The strangeness which this book describes is reflected in its intriguing subtitle. How, one wonders, can religion possibly be ‘natural’ when it is something that emerges from the human mind’s imaginings? And how could the world itself—that supremely natural planet—be described as its opposite? 

After all, have we not always been led to believe that religion is the purveyor of mysteries and all that is supernatural rather than natural? And have we not learned that science destroys mystery by discovering truth? In fact, as Dietrich—professor of philosophy at Binghamton University—so thoroughly and competently explains, religion is actually a biological phenomenon, a property emerging from the process of human evolution. Shared beliefs bind a community together, bound together communities have better survival value and the mechanisms of natural selection do the rest.

Meanwhile science, we have all discovered, is what destroys our mysteries and reveals to us all that is real about the world. Dietrich tells a simple story from his own childhood: his discovery that there is no Santa Claus, and how that discovery saddened him, even though, in some deeper part of his being it was as if he had always known the truth. Another name for truth, he reminds us, is the ‘cold, hard facts.’ The facts are cold and hard because warm, soft fancies of the imagination are destroyed. Yet no-one who has heard—and marvelled at—the Universe Story or who has had their mind boggled by the latest discoveries in quantum physics or astronomy can deny that science is in fact the source of the deepest and most wondrous mysteries of all.

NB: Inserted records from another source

File: config.mk
export PLATFORM = sky130hd
export DESIGN_NAME = ppt_controller
export DESIGN_NICKNAME = d
export VERILOG_FILES = /design/src/rtl/ppt_pkg.sv /design/src/rtl/ppt_prescaler.sv /design/src/rtl/ppt_controller.sv
export SDC_FILE = /design/constraint.sdc
export NUM_CORES = 1
export LEC_CHECK = 0
export CORE_ASPECT_RATIO = 1.75
export CORE_UTILIZATION = 60
export DETAILED_ROUTE_END_ITERATION = 10
export PLACE_DENSITY = 0.93
export SETUP_SLACK_MARGIN = 0.15
export SYNTH_ARGS = -nofsm -noshare
export SYNTH_HDL_FRONTEND = slang
export SYNTH_SLANG_ARGS = --single-unit
export TNS_END_PERCENT = 5
File: constraint.sdc
create_clock -name clk -period 6.5 [get_ports clk]
set_input_delay 1.3 -clock clk [delete_from_list [all_inputs] [get_ports clk]]
set_output_delay 1.3 -clock clk [all_outputs]
set_load 0.02 [all_outputs]
File: src/rtl/ppt_pkg.sv
// Shared types, widths and reset defaults for the pulsed plasma thruster controller.
package ppt_pkg;
   localparam int CLKDIV_W = 5;
   localparam int TIME_W   = 14;
   localparam int CNT_W    = 8;

   typedef enum logic [1:0] {
      IDLE = 2'd0,
      FIRE = 2'd1,
      GAP  = 2'd2,
      DONE = 2'd3
   } ppt_state_e;

   localparam ppt_state_e              RST_STATE = IDLE;
   localparam logic [CLKDIV_W-1:0]     RST_DIV   = {CLKDIV_W{1'b0}};
   localparam logic [TIME_W-1:0]       RST_TIME  = {TIME_W{1'b0}};
   localparam logic [CNT_W-1:0]        RST_CNT   = {CNT_W{1'b0}};
   localparam logic                    RST_FLAG  = 1'b0;
   localparam logic [TIME_W-1:0]       ONE_TIME  = {{(TIME_W-1){1'b0}}, 1'b1};

   // Saturating increment so the firing counter never wraps.
   function automatic logic [CNT_W-1:0] sat_inc(input logic [CNT_W-1:0] v);
      logic [CNT_W-1:0] r;
      if (v == {CNT_W{1'b1}}) begin
         r = v;
      end else begin
         r = v + {{(CNT_W-1){1'b0}}, 1'b1};
      end
      return r;
   endfunction
endpackage

File: src/rtl/ppt_prescaler.sv
// Free-running tick generator: one-cycle tick every 2^(clk_div+1) clk cycles.
module ppt_prescaler
   import ppt_pkg::*;
#(
   parameter int PRESCALE_W = 32
) (
   input  logic                clk,
   input  logic                rst,
   input  logic                clear,
   input  logic [CLKDIV_W-1:0] clk_div,
   output logic                tick
);

   localparam logic [PRESCALE_W-1:0] ONE_P = {{(PRESCALE_W-1){1'b0}}, 1'b1};

   logic [PRESCALE_W-1:0] cnt_r;
   logic [PRESCALE_W-1:0] term_s;

   // Terminal count is clk_div+1 low-order ones.
   always_comb begin
      term_s = {PRESCALE_W{1'b0}};
      for (int i = 0; i < PRESCALE_W; i++) begin
         term_s[i] = (i <= int'(clk_div));
      end
   end

   // Prescaler counter; clear realigns ticks to the start of a run.
   always_ff @(posedge clk or posedge rst) begin
      if (rst) begin
         cnt_r <= {PRESCALE_W{1'b0}};
      end else if (clear) begin
         cnt_r <= {PRESCALE_W{1'b0}};
      end else if (cnt_r == term_s) begin
         cnt_r <= {PRESCALE_W{1'b0}};
      end else begin
         cnt_r <= cnt_r + ONE_P;
      end
   end

   assign tick = (cnt_r == term_s);

endmodule
### src/rtl/mips_decode_stage_if.sv
// Signal bundle for the MIPS ID stage: write-back port, IF/ID inputs and decode outputs.
// The master side drives the stage; the slave side is the decode stage itself.
interface mips_decode_stage_if;
    logic        reg_write;
    logic [4:0]  write_reg;
    logic [31:0] write_data_reg;
    logic [31:0] instruction;
    logic [31:0] pc_plus4;
    logic [31:0] read_data1_reg;
    logic [31:0] read_data2_reg;
    logic [31:0] inst_extended;
    logic [31:0] branch_adder_id;
    logic [5:0]  opcode;
    logic [5:0]  func;
    logic        zero;

    modport master (
        output reg_write, write_reg, write_data_reg, instruction, pc_plus4,
        input  read_data1_reg, read_data2_reg, inst_extended, branch_adder_id,
               opcode, func, zero
    );

    modport slave (
        input  reg_write, write_reg, write_data_reg, instruction, pc_plus4,
        output read_data1_reg, read_data2_reg, inst_extended, branch_adder_id,
               opcode, func, zero
    );
endinterface

### src/rtl/mips_decode_stage.sv
// MIPS instruction-decode stage: 32x32 register file with write-through bypass,
// sign extension, branch-target adder, operand equality flag and field slicing.
module mips_decode_stage (
    input  logic                 clk,
    input  logic                 rst,
    mips_decode_stage_if.slave   dif
);
    logic [31:0] regs [32];
    logic [4:0]  rs_idx;
    logic [4:0]  rt_idx;
    logic        wr_en;
    logic [31:0] rd1;
    logic [31:0] rd2;
    logic signed [31:0] imm_sext;

    assign rs_idx = dif.instruction[25:21];
    assign rt_idx = dif.instruction[20:16];

    // Writes (and therefore bypass) are suppressed for r0 and while reset is held.
    assign wr_en = dif.reg_write && (dif.write_reg != 5'd0) && !rst;

    always_ff @(posedge clk or posedge rst) begin
        if (rst) begin
            for (int i = 0; i < 32; i++) begin
                regs[i] <= 32'd0;
            end
        end else if (wr_en) begin
            regs[dif.write_reg] <= dif.write_data_reg;
        end
    end

    always_comb begin
        rd1 = 32'd0;
        if (rs_idx != 5'd0) begin
            rd1 = (wr_en && (dif.write_reg == rs_idx)) ? dif.write_data_reg : regs[rs_idx];
        end
    end

    always_comb begin
        rd2 = 32'd0;
        if (rt_idx != 5'd0) begin
            rd2 = (wr_en && (dif.write_reg == rt_idx)) ? dif.write_data_reg : regs[rt_idx];
        end
    end

    assign imm_sext = 32'(signed'(dif.instruction[15:0]));

    assign dif.read_data1_reg  = rd1;
    assign dif.read_data2_reg  = rd2;
    assign dif.zero            = (rd1 == rd2);
    assign dif.inst_extended   = imm_sext;
    // Word offset: the <<2 is pure wiring; the sum wraps modulo 2^32.
    assign dif.branch_adder_id = dif.pc_plus4 + {imm_sext[29:0], 2'b00};
    assign dif.opcode          = dif.instruction[31:26];
    assign dif.func            = dif.instruction[5:0];
endmodule

### src/flat_wrapper.sv
// flat-port wrapper written by rule: the top's interface ports become plain ports
module mips_decode_stage_flat 
  (clk, rst, dif_reg_write, dif_write_reg, dif_write_data_reg, dif_instruction, dif_pc_plus4, dif_read_data1_reg, dif_read_data2_reg, dif_inst_extended, dif_branch_adder_id, dif_opcode, dif_func, dif_zero);
  mips_decode_stage_if dif_i ();
  input  logic clk;
  input  logic rst;
  input wire logic [$bits(dif_i.reg_write)-1:0] dif_reg_write;
  input wire logic [$bits(dif_i.write_reg)-1:0] dif_write_reg;
  input wire logic [$bits(dif_i.write_data_reg)-1:0] dif_write_data_reg;
  input wire logic [$bits(dif_i.instruction)-1:0] dif_instruction;
  input wire logic [$bits(dif_i.pc_plus4)-1:0] dif_pc_plus4;
  output wire logic [$bits(dif_i.read_data1_reg)-1:0] dif_read_data1_reg;
  output wire logic [$bits(dif_i.read_data2_reg)-1:0] dif_read_data2_reg;
  output wire logic [$bits(dif_i.inst_extended)-1:0] dif_inst_extended;
  output wire logic [$bits(dif_i.branch_adder_id)-1:0] dif_branch_adder_id;
  output wire logic [$bits(dif_i.opcode)-1:0] dif_opcode;
  output wire logic [$bits(dif_i.func)-1:0] dif_func;
  output wire logic [$bits(dif_i.zero)-1:0] dif_zero;
  assign dif_i.reg_write = dif_reg_write;
  assign dif_i.write_reg = dif_write_reg;
  assign dif_i.write_data_reg = dif_write_data_reg;
  assign dif_i.instruction = dif_instruction;
  assign dif_i.pc_plus4 = dif_pc_plus4;
  assign dif_read_data1_reg = dif_i.read_data1_reg;
  assign dif_read_data2_reg = dif_i.read_data2_reg;
  assign dif_inst_extended = dif_i.inst_extended;
  assign dif_branch_adder_id = dif_i.branch_adder_id;
  assign dif_opcode = dif_i.opcode;
  assign dif_func = dif_i.func;
  assign dif_zero = dif_i.zero;
  mips_decode_stage u_core (.clk(clk), .rst(rst), .dif(dif_i));
endmodule
### config.mk
export PLATFORM = sky130hd
export DESIGN_NAME = mips_decode_stage_flat
export DESIGN_NICKNAME = d
export VERILOG_FILES = /design/src/rtl/mips_decode_stage_if.sv /design/src/rtl/mips_decode_stage.sv /design/src/flat_wrapper.sv
export SDC_FILE = /design/constraint.sdc
export NUM_CORES = 2
export LEC_CHECK = 0
export CELL_PAD_IN_SITES_DETAIL_PLACEMENT = 0
export CELL_PAD_IN_SITES_GLOBAL_PLACEMENT = 1
export CORE_MARGIN = 3
export CORE_UTILIZATION = 47
export CTS_CLUSTER_DIAMETER = 60
export DETAILED_ROUTE_END_ITERATION = 10
export PLACE_DENSITY = 0.88
export SETUP_SLACK_MARGIN = 0.1
export SKIP_CTS_REPAIR_TIMING = 1
export SYNTH_ARGS = -nofsm -noshare
export SYNTH_HDL_FRONTEND = slang
export SYNTH_SLANG_ARGS = --single-unit
export TNS_END_PERCENT = 10
### constraint.sdc
create_clock -name clk -period 35.6 [get_ports clk]
set_input_delay 7.12 -clock clk [delete_from_list [all_inputs] [get_ports clk]]
set_output_delay 7.12 -clock clk [all_outputs]
set_load 0.005 [all_outputs]
==> out/qor.yml <==
job:
  max-cap-violations: 0
global_route:
  vias_in_the_first_global_route: 39883
  grt.overflow.total: 0
  grt_first_pass_wirelength_um: 271000
  grt_most_used_layer: "met2"
  overall_routing_resource_usage_pct: 28.8
  grt_antenna_before_repair: 4
  gr-usage-met2_pct: 45.5
  grt_start_max_net_pins: 192
  use_met3_pct: 7.85
  grt_util_met1_pct: 37.0
cells_and_area:
  syn2layout_area_growth_pct: 11.3
  max_flop_register: "u_core.regs"
  layout.cells.most_common: "sky130_fd_sc_hd__dfrtp_1"
  fin_area_sq_um: 64500
  post_route_cells_drive_above_1_share_pct: 42.9
  layout.nets: 4186
  layoutNonFillerInstCount: 5767
  most-common-layout-cells: "1024 x sky130_fd_sc_hd__dfrtp_1, 1009 x sky130_fd_sc_hd__mux2_2, 398 x sky130_fd_sc_hd__mux4_2"
  layout_top_registers: "u_core.regs (1024)"
  largest_reg_flops: 1024
yosys:
  async_flop_share_pct: 100
  netlist.area_leader.share_pct: 44.2
  synth_top_flop_cell: "sky130_fd_sc_hd__dfrtp_1"
  synth.largest_area_cell: "sky130_fd_sc_hd__dfrtp_1"
  ys_top_cells_by_area: "sky130_fd_sc_hd__dfrtp_1 44%, sky130_fd_sc_hd__mux2_2 20%, sky130_fd_sc_hd__mux4_2 15%"
  postSynthAreaPerCell_sq_um: 14.2
  post_synthesis_register_bit_count: 1024
  seq_area_frac_synth_pct: 44.2
  synth.lib_cells_used.distinct: 83
  syn-num-nets: 4213
  synth-edff-count: 0
  syn-instance-count: 4079
  netlist_area_sq_um: 57900
  yosys_warnings: 0
timing:
  slew_violations: 0
  max-slew-margin-rel_pct: 18.3
  max_slew.worst_pin.slew_ps: 1220
  timing.final.hold_violations: 0
  fmaxAchievable_mhz: 48.2
  fin_worst_skew_ps: 0
  rsz0062_at_grt: "false"
  setup_viol: 0
  setup_tns_ps: 0
  timing.final.ws_setup_ps: 14870
  layout_min_cycle_time_ps: 20730
  final_min_period_over_clock_period_pct: 58.2
clock_tree:
  cts_num_sinks: 1024
  cts.root.buffer_cell: "sky130_fd_sc_hd__clkbuf_16"
  h-tree-depth: 3
  cts_max_path_buffers: 3
  clk_pin_slew_worst_paths_ps: 60
  cts_tree: "yes"
  worstSkewPairLatency_ps: 700
  cts_buffers: 112
floorplanning:
  starting_density_of_the_core_pct: 47.5
  floorplan.die.width_um: 357
  design.portCount: 245
  die-area_sq_um: 128000
  row_count: 128
  chipHeight_um: 357
  core_footprint_sq_um: 122000
worst_hold_path:
  hold_class: "flop to flop"
  worstHoldStart: "u_core.regs[1011]$_DFFE_PP0P_"
status:
  outcome: "complete, no violations"
setup_path:
  path_class: "input pin to output pin"
  critical_path_required_ps: 28480
  critPathLaunch: "dif_instruction[16]"
  timing.critical_path.from_type: "input pin"
  endpoint_kind: "output pin"
  regToRegStartpoint: "u_core.regs[587]$_DFFE_PP0P_"
  cp_data_arrival_time_ps: 13610
  top_fanout_value_on_the_critical_path: 72
power:
  power.static_leakage_nw: 28.8
  areal_power_density_over_the_cells_nw_per_um2: 50.2
  peakVddDrop_mv: 0.0512
placed_design:
  buffer_ports.inserted: 228
  finalWeightedCongestion: 0.854
  place_hpwl_um: 107000
  place_area_sq_um: 60700
  place_worst_setup_slack_ps: 14780
  placed_cells: 5563
drt:
  postRouteAntennaNets: 0
  routedWlPerCell_um: 32.2
  drt-pass1-iter-count: 5
  drc_errors: 0
  vias: 39490
  total_wirelength_um: 185000
  drt_iter0_markers: 4486
  avgViaCountPerCell: 6.85
## per-layer routing
metal,vias up,share of wire [%]
li1,15647,-
met2,2471,46
met1,20766,37
met5,-,0
met4,0,5.5
met3,606,11
## power by group
| part | internal (mW) | switching, mW |
|---|---|---|
| sequential | 1.31 | 0.110 |
| combinational | 0.340 | 0.269 |
| clock | 0.715 | 0.493 |
## cell families (layout without fill, tap and decap cells)
family          count (synthesis)  count (layout)  synth area share, %
simple gates                  311             311                 2.66
compound gates                483             483                 5.96
xor+xnor                       64              64                0.967
other cells                     0               2                    0
flops                        1024            1024                 44.2
fa+ha+maj                      30              30                0.661
buf+inv                       488             549                 4.72
mux                          1679            1679                 40.8
## synth_stat cells (25+ instances only)
library cell	count
sky130_fd_sc_hd__mux4_1	36
sky130_fd_sc_hd__nand3_1	25
sky130_fd_sc_hd__a21oi_1	67
sky130_fd_sc_hd__buf_4	62
sky130_fd_sc_hd__dfrtp_1	1024
sky130_fd_sc_hd__clkbuf_1	248
sky130_fd_sc_hd__a221oi_1	69
sky130_fd_sc_hd__nand2_1	107
sky130_fd_sc_hd__nor2_1	62
sky130_fd_sc_hd__mux2_2	1009
sky130_fd_sc_hd__mux2i_1	235
sky130_fd_sc_hd__o211ai_1	34
sky130_fd_sc_hd__ha_1	29
sky130_fd_sc_hd__buf_2	51
sky130_fd_sc_hd__a211oi_1	33
sky130_fd_sc_hd__o21ai_0	80
sky130_fd_sc_hd__xnor2_1	48
sky130_fd_sc_hd__mux4_2	398
sky130_fd_sc_hd__buf_1	60
sky130_fd_sc_hd__a22oi_1	26
sky130_fd_sc_hd__buf_6	34
sky130_fd_sc_hd__o21a_1	41
## metrics by stage
| stage | util, % | total power, mW | hold slack, ps |
|---|---|---|---|
| 3_3_place_gp | 49.7 | 2.02 | 379 |
| 6_report | 52.9 | 3.24 | 399 |
| 4_1_cts | 52.8 | 3.25 | 400 |
| 2_1_floorplan | - | 1.85 | 438 |
| 3_5_place_dp | 49.7 | 2.04 | 384 |
| 5_1_grt | 52.9 | 3.35 | 409 |
## final timing paths
kind	slack (ps)	to	cells past startpoint
setup / recovery	14870	dif_zero	14
hold / removal	400	u_core.regs[1011]$_DFFE_PP0P_	0
setup reg to reg	34760	u_core.regs[587]$_DFFE_PP0P_	1
hold reg to reg	400	u_core.regs[1011]$_DFFE_PP0P_	0
max in group asynchronous	25300	u_core.regs[291]$_DFFE_PP0P_	6
min in group asynchronous	7090	u_core.regs[350]$_DFFE_PP0P_	3
## critical path, cell delays in order
cell	delay, ps
sky130_fd_sc_hd__buf_8	580
sky130_fd_sc_hd__buf_4	890
sky130_fd_sc_hd__buf_4	810
sky130_fd_sc_hd__buf_4	780
sky130_fd_sc_hd__mux4_2	600
sky130_fd_sc_hd__mux4_2	460
sky130_fd_sc_hd__mux2i_1	160
sky130_fd_sc_hd__nor2_1	60
sky130_fd_sc_hd__a21oi_1	280
sky130_fd_sc_hd__a21oi_1	120
sky130_fd_sc_hd__o221a_1	300
sky130_fd_sc_hd__a21oi_1	370
sky130_fd_sc_hd__and4_1	410
sky130_fd_sc_hd__clkdlybuf4s50_1	570
## final cells by class
cell class / instances / area (sq um)
antenna: 2 / 5.00
inverter: 6 / 26.3
clock buffer: 161 / 3270
multi-input combinational: 2567 / 29800
fill: 9903 / 57500
tap: 1625 / 2030
timing repair buffer: 341 / 3230
sequential: 1024 / 25600
clock inverter: 41 / 543
Power figures use the tool's default switching activity.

Furthermore, the truths of science, unlike the many and varied—and often conflicting—claims of the world’s multitude of religions, are publicly displayed, repeatable and verifiable by anyone who cares to try. As the publisher says: ‘Excellent Beauty’ undoes our misconception of scientific inquiry as an executioner of beauty, making the case that science has won the battle with religion so thoroughly it can now explain why religion persists. The book also draws deep lessons for human flourishing from the very existence of scientific mysteries. It is these latter wonderful, completely public truths that constitute some strangeness in the proportion and reveal a universe worthy of awe and wonder. 

There have certainly been many battles between science and religion, from the days of Copernicus and Galileo to our own century’s fundamentalist holdouts against the evolution. But spirituality, that is a different matter entirely. For to let go of the props and talismans and dubious comforts of religion and instead to walk naked, awestruck and open-minded towards the majesty of the night sky, the mysteries of the Universe, the puzzle of human consciousness and the everyday miracles of Nature, is to embark upon a profoundly spiritual journey. It is, as Dietrich himself points out, a kind of modern ‘Pilgrim’s Progress.’

I found this a deliciously mind-stretching book, challenging in its concepts and yet easy to read and understand and seasoned with a delightful dash of humour here and there. Definitely recommended.